Vladimir M. Shkolnikov, Max Planck Institute for Demographic Research and New Economic School, Russia
Domantas Jasilionis, Max Planck Institute for Demographic Research
Vlada Stankuniene, Institute for Social Research (ISR), Vilnius
Aiva Jasilioniene, Max Planck Institute for Demographic Research
Ausra Maslauskaite, Institute for Social Research (ISR), Vilnius

The study focuses on socio-economic determinants of divorce in Lithuania and is based on the census linked dataset covering all first divorces and person years of exposure of married males and females during 2001-2003. The theoretical framework of the research is based on the gender role specialization hypothesis that associates the decrease in the gender role specialization and increase in the divorce risks.

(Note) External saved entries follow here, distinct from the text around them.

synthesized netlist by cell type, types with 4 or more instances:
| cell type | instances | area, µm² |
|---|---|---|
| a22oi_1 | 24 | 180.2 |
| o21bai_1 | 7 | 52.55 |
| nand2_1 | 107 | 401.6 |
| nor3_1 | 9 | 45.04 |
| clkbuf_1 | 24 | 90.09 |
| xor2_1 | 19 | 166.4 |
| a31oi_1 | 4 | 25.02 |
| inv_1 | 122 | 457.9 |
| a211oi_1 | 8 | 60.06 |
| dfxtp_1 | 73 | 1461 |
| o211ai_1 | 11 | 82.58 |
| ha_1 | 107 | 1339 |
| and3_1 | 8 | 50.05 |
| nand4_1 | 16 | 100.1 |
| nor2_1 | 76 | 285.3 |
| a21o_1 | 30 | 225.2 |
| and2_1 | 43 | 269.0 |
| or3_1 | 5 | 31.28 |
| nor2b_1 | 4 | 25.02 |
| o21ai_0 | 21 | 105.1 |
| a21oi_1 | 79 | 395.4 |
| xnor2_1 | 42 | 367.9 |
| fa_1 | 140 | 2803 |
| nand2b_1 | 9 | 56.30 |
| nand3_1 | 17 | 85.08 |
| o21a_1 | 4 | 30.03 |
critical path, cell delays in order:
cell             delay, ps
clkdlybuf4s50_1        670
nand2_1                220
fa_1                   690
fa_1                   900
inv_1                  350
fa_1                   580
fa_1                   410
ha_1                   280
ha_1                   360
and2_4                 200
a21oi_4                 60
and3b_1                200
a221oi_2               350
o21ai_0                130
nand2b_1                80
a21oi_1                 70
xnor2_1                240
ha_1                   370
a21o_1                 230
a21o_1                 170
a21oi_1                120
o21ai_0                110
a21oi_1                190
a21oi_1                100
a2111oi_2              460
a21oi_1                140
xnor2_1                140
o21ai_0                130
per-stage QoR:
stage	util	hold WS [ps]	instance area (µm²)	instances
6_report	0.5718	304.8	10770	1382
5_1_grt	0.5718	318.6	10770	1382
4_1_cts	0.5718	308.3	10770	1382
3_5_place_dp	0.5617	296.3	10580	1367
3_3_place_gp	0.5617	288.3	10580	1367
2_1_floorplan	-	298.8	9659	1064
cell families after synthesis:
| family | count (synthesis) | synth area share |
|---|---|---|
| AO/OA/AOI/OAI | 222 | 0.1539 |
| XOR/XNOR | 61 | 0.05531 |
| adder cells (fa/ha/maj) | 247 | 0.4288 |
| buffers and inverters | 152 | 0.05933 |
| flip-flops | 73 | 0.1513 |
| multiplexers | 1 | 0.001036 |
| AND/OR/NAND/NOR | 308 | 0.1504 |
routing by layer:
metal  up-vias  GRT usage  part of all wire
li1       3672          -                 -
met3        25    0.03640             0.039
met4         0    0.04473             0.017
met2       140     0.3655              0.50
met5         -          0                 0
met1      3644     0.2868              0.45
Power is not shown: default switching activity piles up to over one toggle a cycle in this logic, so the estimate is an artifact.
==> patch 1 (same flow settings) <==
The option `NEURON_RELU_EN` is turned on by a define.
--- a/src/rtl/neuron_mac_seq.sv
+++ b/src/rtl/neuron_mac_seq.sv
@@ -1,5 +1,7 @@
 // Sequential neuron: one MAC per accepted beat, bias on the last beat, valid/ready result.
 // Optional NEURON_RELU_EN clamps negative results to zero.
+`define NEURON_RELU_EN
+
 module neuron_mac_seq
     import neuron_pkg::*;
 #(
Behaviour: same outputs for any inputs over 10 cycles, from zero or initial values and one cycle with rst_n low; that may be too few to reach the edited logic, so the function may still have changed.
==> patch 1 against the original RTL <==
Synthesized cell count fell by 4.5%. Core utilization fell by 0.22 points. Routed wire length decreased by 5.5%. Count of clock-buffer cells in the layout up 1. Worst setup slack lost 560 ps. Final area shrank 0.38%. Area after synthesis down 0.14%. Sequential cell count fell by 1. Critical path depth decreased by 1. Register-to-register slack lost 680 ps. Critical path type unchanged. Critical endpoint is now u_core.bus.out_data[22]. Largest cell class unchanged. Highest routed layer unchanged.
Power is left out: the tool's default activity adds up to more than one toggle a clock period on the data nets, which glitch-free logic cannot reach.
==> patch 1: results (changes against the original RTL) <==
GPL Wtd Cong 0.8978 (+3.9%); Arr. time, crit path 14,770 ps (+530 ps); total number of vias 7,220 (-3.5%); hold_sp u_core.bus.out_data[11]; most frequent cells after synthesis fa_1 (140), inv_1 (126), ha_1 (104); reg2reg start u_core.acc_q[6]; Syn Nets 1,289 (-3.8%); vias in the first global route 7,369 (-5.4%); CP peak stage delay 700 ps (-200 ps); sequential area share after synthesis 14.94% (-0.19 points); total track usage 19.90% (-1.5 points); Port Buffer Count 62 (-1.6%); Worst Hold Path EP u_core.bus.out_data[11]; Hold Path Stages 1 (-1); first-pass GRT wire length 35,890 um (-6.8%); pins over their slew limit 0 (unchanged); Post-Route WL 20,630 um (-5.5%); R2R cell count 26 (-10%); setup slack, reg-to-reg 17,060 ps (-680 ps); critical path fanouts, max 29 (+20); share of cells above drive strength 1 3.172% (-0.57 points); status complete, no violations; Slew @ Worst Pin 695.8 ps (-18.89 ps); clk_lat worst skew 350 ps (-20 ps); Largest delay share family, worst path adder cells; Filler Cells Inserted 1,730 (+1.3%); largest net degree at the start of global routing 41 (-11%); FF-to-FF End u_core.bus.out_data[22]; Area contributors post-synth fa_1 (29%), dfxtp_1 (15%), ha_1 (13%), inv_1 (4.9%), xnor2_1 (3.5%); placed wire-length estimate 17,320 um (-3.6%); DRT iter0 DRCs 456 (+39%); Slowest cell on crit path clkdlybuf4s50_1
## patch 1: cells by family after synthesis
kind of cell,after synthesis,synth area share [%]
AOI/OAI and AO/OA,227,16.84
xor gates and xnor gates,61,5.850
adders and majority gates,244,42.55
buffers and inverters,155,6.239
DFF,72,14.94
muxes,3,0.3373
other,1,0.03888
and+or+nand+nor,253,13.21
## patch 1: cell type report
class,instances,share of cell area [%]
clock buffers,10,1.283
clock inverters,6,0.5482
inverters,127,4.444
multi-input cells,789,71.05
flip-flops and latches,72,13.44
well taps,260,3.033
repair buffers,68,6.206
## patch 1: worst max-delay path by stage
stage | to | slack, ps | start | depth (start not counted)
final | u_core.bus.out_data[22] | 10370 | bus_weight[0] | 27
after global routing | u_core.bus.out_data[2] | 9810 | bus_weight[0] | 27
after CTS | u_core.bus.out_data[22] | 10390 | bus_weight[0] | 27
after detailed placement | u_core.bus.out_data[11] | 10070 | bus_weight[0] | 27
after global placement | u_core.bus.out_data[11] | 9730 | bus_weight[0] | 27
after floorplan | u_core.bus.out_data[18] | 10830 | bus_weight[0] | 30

Main goal of the study is to examine the potential of the specialization hypothesis for the explanation of the divorce trends in part of Eastern Europe were the family modernization process due to historical circumstances followed a specific path. The study suggests that the observed socio-economic differentials in first divorce risk support the specialization hypothesis for males. Males with lower socio-economic status and lower prospects to fulfil the traditional breadwinner role experience higher risks to end their marriage in divorce. The findings on the link between the economic role of women and the risk of divorce are inconsistent. Although economically inactive women experience a lower risk of divorce, unemployed women were still more prone for divorce as in the case of males.